Owing to the dearth of children, in my neighbourhood, I was prevented from indulging in and playing the popular sports like cricket, football and badminton. My elder brother was a black belt holder and I too started tagging along with him to his Karate lessons in the evening. Soon, I caught up with the sport and it became my passion.
2. Can you give us an insight of your future plans?
I would like to continue practicing Karate irrespective of my plans for higher studies and gain more experience and insight into the world of this sport which may also soon become an Olympic Sport.
In the upcoming months I have plans to attend and represent India at a couple of International seminars and training camps which are to be held at Italy and United Kingdom.

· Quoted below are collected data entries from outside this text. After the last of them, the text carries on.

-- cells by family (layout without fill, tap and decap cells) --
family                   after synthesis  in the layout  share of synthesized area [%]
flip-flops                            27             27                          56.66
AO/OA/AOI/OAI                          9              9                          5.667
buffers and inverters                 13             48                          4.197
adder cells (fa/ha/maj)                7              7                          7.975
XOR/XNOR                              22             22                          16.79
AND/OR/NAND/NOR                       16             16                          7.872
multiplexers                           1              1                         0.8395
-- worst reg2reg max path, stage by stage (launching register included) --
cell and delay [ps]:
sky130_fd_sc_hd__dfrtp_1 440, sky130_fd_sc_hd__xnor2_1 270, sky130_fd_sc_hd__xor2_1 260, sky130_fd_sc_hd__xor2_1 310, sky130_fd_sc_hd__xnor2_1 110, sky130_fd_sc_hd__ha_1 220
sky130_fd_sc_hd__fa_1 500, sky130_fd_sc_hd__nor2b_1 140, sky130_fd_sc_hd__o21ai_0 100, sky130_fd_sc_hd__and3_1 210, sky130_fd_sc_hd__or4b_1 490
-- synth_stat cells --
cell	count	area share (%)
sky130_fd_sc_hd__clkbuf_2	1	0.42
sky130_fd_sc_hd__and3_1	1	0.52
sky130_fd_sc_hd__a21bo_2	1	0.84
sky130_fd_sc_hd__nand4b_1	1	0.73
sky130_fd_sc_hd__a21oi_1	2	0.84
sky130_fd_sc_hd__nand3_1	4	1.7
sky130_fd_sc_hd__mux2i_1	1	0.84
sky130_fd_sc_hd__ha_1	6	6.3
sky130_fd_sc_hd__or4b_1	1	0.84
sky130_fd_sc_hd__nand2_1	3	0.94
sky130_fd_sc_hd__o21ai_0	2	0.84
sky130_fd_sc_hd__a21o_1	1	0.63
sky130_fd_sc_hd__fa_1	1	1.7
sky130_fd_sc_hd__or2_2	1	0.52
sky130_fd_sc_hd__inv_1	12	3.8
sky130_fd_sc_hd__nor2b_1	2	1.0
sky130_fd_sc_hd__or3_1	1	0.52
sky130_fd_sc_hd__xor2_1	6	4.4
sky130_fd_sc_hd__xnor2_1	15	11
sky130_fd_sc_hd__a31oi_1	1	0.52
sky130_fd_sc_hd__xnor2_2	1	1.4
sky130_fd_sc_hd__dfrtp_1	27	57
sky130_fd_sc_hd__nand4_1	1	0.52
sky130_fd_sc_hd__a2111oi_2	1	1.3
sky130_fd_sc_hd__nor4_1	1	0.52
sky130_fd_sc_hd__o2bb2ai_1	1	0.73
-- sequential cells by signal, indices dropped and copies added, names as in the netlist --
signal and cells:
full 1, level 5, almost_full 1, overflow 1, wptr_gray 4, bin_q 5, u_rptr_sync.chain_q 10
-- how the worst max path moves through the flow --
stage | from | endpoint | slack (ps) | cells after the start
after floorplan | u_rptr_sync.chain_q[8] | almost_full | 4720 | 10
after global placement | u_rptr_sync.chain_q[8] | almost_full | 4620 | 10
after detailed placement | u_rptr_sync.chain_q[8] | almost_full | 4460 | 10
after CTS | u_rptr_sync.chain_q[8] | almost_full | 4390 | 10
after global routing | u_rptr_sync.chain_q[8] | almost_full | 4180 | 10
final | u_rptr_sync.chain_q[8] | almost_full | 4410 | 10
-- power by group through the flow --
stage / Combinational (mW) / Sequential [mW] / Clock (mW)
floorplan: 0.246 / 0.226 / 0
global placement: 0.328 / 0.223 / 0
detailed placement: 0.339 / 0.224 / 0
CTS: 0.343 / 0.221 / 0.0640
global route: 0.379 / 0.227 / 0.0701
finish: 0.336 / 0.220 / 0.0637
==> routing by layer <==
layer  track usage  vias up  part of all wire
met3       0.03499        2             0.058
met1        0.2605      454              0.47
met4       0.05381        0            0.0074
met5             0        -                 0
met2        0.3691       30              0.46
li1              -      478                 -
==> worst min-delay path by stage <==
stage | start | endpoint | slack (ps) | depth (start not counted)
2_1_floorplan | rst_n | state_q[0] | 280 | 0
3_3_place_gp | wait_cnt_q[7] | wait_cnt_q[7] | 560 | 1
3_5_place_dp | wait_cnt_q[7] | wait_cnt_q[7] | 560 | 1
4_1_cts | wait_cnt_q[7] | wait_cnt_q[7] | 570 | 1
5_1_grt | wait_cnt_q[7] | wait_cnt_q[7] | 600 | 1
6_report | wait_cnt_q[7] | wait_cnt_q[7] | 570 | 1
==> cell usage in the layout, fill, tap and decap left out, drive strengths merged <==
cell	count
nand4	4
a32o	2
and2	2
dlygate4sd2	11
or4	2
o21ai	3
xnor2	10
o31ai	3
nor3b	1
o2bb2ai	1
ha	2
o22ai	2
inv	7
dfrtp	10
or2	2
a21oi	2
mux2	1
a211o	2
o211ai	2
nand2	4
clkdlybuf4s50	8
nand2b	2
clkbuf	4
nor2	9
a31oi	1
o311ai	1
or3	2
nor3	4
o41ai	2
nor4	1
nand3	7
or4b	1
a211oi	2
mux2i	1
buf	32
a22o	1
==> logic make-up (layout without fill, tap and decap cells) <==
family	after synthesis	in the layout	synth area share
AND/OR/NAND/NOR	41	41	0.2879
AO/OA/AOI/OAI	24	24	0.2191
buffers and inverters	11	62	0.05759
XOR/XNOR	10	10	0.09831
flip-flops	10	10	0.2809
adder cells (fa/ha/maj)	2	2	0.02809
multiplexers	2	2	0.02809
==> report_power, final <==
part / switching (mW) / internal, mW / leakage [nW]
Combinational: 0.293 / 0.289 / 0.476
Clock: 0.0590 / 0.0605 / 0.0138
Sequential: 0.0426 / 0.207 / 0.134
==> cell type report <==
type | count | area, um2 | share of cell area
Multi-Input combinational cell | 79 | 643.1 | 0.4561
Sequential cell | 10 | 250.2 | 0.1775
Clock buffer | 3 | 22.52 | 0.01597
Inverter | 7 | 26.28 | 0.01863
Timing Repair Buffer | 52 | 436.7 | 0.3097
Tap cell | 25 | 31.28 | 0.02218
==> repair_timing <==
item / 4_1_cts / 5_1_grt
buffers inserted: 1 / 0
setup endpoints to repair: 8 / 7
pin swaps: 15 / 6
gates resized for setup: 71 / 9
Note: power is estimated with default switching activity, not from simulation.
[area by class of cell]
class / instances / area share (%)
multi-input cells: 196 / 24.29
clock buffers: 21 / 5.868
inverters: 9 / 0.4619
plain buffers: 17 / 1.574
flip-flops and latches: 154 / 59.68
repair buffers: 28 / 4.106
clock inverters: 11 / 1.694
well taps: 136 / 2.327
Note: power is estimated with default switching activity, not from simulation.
$ cat config.mk
export PLATFORM = sky130hd
export DESIGN_NAME = weight_loader
export DESIGN_NICKNAME = d
export VERILOG_FILES = /design/src/rtl/weight_loader_pkg.sv /design/src/rtl/q_word_assembler.sv /design/src/rtl/weight_loader.sv
export SDC_FILE = /design/constraint.sdc
export NUM_CORES = 1
export LEC_CHECK = 0
export BUFFER_PORTS_ARGS = -buffer_cell sky130_fd_sc_hd__buf_2
export CAP_MARGIN = 20
export CORE_MARGIN = 2
export CORE_UTILIZATION = 40
export DETAILED_ROUTE_END_ITERATION = 8
export GPL_ROUTABILITY_DRIVEN = 0
export PLACE_DENSITY_LB_ADDON = 0.12
export SYNTH_ARGS = -nofsm -noshare
export SYNTH_HDL_FRONTEND = slang
export SYNTH_HIERARCHICAL = 1
export SYNTH_SLANG_ARGS = --single-unit
$ cat constraint.sdc
create_clock -name clk -period 2.1 [get_ports clk]
set_input_delay 0.42 -clock clk [delete_from_list [all_inputs] [get_ports clk]]
set_output_delay 0.42 -clock clk [all_outputs]
set_load 0.05 [all_outputs]
===== src/rtl/fetch_fifo.sv =====
// Small FIFO holding fetched {pc, instr} pairs; flush wins over push and pop.
module fetch_fifo
  import fetch_pkg::*;
#(
  parameter int DEPTH = 4
) (
  input  logic                       clk,
  input  logic                       rst_n,
  input  logic                       push,
  input  fetch_entry_t               entry,
  input  logic                       pop,
  input  logic                       flush,
  output fetch_entry_t               head,
  output logic [$clog2(DEPTH):0]     count
);

  localparam int AW = $clog2(DEPTH);
  localparam int CW = AW + 1;

  logic [AW-1:0] wr_ptr;
  logic [AW-1:0] rd_ptr;
  logic          do_pop;
  fetch_entry_t  mem [DEPTH];

  assign do_pop = pop && (count != '0);
  assign head   = mem[rd_ptr];

  // Pointer and occupancy bookkeeping.
  always_ff @(posedge clk or negedge rst_n) begin
    if (!rst_n) begin
      wr_ptr <= '0;
      rd_ptr <= '0;
      count  <= '0;
    end else if (flush) begin
      wr_ptr <= '0;
      rd_ptr <= '0;
      count  <= '0;
    end else begin
      if (push)   wr_ptr <= wr_ptr + 1'b1;
      if (do_pop) rd_ptr <= rd_ptr + 1'b1;
      count <= count + CW'(push) - CW'(do_pop);
    end
  end

  // Entry storage; contents are don't-care until written, so no reset.
  always_ff @(posedge clk) begin
    if (push && !flush) mem[wr_ptr] <= entry;
  end

  // Space is reserved before a request is issued, so a write into a full FIFO is a design bug.
  assert property (@(posedge clk) disable iff (!rst_n)
    (push && !flush) |-> ((count < CW'(DEPTH)) || do_pop));

endmodule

Immediately following them, I may be called upon to participate in the World Premier Circuit Championships at Salzburg, Austria and Okinawa, Japan.
3. Being a college student, how do you strike a balance between your passion for karate and academics?
Unlike other countries, sportsmen in India, especially students, are not known to get sabbaticals from their workplace for their trainings and actual tournament participations unless one is pursuing the ever-popular sport of cricket.
The learning of the technical aspect is a regular round the year affair and is followed in between breaks in studies whenever possible. The regular physical exercises have to be stepped up or down depending upon the academic study load at that point of time in the year.
4. Based on your experiences, what do you think is the scope of Karate in India?
Though there are myriads of Karate clubs functioning in major cities of our country, Karate is yet not an overwhelmingly popular sport. This is because of a number of reasons like the coaching centres are being run by unqualified coaches and the centre is usually not affiliated to a national body, making them unauthorised; Karate is not popularised in universities; and even the mainstream media falls shy of covering the events and competitions associated with this sport. Thus, it would really be helpful if the government chimes in to offer its support and takes steps to popularise, monitor and subsidise the training facilities.
5. Do you have any role models whom you look up to?
My foremost inspiration came from my elder brother, who took me to the Karate Dojo for the first time. I have also seen my father’s unstinted support for me to pursue Karate and to build up extreme self- confidence.
In the professional sphere, I have always held my teacher, mentor and a Karate legend, Sensei Luca Valdesi from Italy as a role model who holds the unbeatable record of being World Champion for six years at a stretch. I also wonder at the accomplishments of Vu Duc Minh Dack, the living legend from France.